Search each line below for "total", then return the lines where it appears.

____ DATA PROVIDED

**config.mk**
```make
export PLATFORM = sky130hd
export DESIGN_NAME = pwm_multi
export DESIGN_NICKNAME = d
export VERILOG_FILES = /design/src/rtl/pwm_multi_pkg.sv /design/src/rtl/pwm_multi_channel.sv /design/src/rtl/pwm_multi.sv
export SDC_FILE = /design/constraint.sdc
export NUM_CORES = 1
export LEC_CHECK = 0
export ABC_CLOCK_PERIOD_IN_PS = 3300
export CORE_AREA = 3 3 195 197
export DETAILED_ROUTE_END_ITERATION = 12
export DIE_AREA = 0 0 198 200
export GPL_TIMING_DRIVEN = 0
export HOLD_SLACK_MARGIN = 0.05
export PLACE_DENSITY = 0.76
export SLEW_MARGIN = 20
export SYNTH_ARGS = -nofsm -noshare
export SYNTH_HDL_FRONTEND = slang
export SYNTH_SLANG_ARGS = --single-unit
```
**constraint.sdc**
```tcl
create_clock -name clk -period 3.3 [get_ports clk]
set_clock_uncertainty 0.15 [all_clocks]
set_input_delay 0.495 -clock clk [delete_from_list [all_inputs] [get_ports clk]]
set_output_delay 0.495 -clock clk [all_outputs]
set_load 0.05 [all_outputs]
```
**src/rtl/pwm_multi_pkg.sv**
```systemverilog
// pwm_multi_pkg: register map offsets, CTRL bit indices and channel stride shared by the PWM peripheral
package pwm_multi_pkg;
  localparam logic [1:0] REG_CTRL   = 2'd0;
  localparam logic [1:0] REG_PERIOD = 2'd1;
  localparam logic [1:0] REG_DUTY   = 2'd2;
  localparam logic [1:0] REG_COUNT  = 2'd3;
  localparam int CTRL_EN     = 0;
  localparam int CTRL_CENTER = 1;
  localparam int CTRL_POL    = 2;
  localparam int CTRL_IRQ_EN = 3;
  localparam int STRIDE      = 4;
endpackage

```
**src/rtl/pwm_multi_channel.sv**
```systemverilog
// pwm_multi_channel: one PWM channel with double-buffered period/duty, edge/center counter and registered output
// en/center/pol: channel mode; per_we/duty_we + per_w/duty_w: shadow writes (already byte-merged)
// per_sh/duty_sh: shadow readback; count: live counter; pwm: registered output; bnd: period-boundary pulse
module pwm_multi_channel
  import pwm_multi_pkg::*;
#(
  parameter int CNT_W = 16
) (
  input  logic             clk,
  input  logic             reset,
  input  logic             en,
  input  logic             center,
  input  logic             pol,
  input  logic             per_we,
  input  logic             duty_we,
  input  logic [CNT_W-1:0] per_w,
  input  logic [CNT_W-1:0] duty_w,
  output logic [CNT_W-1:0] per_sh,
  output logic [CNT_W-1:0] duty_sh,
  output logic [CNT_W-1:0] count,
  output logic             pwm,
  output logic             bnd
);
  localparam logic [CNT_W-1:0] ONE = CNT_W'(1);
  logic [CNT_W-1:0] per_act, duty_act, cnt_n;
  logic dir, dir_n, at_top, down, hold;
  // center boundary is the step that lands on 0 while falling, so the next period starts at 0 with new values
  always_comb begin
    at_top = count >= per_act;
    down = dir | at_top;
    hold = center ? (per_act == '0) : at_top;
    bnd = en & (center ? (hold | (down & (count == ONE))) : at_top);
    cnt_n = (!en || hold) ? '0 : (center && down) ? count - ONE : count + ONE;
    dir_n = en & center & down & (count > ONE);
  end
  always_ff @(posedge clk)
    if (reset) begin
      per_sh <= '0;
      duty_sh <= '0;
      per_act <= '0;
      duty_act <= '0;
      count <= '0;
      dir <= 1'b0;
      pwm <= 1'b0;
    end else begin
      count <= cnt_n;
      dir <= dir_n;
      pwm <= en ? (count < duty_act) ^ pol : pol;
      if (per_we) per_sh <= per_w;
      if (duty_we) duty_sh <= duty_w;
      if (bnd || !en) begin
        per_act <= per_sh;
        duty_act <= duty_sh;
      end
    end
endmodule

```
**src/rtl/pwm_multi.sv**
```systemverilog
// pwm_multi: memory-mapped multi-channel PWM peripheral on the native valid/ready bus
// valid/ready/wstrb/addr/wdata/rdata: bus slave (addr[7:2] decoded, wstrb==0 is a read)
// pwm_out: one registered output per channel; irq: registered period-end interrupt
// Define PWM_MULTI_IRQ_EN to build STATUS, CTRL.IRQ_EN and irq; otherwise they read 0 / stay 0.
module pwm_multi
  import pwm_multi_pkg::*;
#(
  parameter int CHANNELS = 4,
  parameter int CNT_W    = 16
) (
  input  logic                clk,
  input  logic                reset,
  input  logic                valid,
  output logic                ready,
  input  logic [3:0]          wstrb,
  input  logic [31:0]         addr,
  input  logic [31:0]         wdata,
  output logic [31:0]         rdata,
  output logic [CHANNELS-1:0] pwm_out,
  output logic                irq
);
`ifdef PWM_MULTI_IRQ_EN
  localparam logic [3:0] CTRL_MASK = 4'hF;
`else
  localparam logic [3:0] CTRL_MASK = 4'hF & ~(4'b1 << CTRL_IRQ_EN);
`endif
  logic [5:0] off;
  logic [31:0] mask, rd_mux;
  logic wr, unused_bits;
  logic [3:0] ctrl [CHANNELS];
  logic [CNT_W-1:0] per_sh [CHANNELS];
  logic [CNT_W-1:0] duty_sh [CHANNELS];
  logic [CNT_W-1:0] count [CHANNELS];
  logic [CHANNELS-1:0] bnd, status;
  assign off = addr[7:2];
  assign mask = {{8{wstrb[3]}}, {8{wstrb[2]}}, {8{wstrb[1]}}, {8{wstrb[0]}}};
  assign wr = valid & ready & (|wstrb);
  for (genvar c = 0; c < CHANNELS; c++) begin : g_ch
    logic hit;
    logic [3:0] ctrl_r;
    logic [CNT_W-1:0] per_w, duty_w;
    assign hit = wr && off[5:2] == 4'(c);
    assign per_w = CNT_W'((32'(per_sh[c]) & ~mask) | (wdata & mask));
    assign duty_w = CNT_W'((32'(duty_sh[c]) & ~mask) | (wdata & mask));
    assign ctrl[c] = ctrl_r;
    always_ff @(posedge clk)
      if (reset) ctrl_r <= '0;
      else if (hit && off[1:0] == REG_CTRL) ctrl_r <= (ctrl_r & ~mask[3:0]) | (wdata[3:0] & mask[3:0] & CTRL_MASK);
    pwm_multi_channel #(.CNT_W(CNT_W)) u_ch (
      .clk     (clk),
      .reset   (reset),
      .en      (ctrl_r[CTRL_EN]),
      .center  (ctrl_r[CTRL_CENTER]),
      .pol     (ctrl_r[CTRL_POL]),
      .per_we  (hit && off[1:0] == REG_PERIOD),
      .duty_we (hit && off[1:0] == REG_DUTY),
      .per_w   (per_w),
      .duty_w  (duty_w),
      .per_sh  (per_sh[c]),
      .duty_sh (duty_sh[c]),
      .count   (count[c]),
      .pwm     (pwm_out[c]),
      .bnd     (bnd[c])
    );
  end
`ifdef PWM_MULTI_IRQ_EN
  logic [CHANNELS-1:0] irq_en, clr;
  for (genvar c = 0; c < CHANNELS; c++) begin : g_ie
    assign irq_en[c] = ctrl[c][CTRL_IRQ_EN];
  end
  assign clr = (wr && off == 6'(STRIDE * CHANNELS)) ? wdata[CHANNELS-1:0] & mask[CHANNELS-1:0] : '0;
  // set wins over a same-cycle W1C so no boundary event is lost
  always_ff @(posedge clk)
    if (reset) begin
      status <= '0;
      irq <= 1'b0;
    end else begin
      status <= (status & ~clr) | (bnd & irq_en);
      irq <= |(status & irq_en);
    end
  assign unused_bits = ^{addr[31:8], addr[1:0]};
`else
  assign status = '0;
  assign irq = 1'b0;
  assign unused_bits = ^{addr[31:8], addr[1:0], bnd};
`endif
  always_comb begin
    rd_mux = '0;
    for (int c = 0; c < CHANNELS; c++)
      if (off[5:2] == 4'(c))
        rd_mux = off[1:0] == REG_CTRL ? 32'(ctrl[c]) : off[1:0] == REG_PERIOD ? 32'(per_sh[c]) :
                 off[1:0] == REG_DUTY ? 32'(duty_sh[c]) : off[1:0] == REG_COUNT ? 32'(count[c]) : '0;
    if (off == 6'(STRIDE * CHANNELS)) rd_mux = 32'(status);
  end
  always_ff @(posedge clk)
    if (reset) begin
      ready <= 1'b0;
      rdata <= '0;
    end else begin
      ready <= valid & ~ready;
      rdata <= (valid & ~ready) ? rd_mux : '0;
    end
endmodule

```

________
____ DATA PROVIDED

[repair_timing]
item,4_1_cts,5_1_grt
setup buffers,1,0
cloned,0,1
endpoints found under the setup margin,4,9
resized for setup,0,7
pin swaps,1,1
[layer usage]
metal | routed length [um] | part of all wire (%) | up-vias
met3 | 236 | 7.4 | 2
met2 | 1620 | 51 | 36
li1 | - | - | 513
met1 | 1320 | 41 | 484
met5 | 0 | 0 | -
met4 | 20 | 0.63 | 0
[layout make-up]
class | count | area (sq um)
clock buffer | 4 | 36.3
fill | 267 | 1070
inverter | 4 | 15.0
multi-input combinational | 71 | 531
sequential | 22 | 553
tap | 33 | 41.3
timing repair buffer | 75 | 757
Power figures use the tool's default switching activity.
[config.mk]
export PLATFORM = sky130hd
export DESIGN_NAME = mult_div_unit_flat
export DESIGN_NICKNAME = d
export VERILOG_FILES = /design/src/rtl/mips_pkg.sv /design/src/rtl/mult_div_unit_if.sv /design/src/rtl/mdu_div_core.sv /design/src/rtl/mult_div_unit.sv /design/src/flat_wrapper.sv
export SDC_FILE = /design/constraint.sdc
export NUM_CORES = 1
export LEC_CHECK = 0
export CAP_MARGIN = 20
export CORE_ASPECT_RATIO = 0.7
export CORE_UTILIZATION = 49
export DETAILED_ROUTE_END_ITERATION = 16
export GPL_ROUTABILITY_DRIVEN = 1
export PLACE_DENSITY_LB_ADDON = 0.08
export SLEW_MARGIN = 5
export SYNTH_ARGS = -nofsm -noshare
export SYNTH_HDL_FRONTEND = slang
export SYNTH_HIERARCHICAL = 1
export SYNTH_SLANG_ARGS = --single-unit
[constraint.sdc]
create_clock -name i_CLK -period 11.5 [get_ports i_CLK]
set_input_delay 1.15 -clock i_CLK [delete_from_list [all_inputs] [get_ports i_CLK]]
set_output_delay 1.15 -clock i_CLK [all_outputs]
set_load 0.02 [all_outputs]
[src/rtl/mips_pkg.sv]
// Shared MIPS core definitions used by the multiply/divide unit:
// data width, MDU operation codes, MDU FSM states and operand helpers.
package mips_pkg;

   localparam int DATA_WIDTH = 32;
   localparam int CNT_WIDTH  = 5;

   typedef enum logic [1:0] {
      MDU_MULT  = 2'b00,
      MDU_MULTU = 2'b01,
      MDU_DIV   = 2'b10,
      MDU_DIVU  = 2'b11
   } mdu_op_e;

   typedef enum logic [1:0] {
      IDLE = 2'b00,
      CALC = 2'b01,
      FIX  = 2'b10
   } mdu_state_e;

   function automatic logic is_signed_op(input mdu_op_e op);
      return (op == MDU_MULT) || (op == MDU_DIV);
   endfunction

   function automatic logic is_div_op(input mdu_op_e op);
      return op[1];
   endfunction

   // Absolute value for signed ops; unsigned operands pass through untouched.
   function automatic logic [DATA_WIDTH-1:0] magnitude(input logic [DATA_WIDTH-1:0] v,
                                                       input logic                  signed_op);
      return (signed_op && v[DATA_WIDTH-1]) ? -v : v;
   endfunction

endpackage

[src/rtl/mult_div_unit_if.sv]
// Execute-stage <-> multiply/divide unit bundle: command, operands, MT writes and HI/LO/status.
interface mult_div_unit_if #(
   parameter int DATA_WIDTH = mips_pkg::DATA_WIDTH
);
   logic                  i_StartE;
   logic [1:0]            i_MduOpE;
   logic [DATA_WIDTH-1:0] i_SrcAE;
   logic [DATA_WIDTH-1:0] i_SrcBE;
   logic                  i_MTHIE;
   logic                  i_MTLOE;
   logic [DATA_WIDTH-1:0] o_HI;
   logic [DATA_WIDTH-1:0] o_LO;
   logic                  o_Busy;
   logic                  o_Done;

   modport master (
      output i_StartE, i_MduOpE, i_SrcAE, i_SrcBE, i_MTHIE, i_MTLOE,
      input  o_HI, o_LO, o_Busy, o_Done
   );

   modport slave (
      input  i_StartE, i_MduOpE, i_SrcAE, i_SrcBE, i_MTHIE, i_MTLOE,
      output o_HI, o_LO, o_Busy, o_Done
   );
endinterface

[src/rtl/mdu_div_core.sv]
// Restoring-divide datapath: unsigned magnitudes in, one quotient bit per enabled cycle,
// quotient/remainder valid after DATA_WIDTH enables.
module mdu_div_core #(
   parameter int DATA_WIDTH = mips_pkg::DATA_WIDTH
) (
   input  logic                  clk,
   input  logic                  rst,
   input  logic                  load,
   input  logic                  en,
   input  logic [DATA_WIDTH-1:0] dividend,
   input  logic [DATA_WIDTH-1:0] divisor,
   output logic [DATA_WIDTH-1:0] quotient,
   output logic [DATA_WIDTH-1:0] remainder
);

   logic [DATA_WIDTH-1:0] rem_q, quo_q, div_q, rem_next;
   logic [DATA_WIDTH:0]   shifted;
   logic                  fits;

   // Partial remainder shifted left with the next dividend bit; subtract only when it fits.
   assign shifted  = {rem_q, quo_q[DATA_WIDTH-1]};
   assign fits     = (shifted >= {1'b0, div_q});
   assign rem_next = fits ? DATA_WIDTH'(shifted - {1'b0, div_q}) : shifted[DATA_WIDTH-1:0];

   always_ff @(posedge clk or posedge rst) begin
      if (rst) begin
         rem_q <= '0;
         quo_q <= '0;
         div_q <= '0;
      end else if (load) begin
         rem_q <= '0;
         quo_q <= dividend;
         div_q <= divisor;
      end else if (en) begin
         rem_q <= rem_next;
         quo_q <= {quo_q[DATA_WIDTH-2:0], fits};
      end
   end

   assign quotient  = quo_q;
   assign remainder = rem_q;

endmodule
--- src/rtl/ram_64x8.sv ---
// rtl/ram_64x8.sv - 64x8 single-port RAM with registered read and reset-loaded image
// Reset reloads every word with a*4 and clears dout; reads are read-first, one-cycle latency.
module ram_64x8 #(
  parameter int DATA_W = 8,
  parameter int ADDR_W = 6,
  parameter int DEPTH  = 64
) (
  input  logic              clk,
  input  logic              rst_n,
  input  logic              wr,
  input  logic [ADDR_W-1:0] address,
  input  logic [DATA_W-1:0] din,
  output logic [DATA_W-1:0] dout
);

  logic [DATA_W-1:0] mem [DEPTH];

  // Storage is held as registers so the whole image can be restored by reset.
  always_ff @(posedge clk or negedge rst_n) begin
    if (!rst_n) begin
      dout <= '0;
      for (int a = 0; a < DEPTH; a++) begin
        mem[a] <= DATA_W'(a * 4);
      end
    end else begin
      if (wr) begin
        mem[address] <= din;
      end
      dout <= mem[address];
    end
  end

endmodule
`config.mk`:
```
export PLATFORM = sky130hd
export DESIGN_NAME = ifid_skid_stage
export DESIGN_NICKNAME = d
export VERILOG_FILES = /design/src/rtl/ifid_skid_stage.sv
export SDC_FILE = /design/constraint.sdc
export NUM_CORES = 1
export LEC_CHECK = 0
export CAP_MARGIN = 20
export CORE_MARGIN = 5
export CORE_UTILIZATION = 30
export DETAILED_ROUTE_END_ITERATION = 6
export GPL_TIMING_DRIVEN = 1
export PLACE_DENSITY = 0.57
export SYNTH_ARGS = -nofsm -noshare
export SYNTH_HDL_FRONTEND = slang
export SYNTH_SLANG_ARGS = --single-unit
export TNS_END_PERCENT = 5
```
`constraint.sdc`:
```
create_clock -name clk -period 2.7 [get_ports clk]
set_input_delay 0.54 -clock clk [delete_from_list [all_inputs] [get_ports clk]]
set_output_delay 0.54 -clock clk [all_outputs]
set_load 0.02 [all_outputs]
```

________
____ DATA PROVIDED

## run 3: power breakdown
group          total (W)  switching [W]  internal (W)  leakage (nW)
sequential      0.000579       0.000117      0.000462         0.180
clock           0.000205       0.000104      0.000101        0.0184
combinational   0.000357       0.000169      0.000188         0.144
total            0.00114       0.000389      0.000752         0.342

________

SOLUTION TO THE PROBLEM
group          total (W)  switching [W]  internal (W)  leakage (nW)
total            0.00114       0.000389      0.000752         0.342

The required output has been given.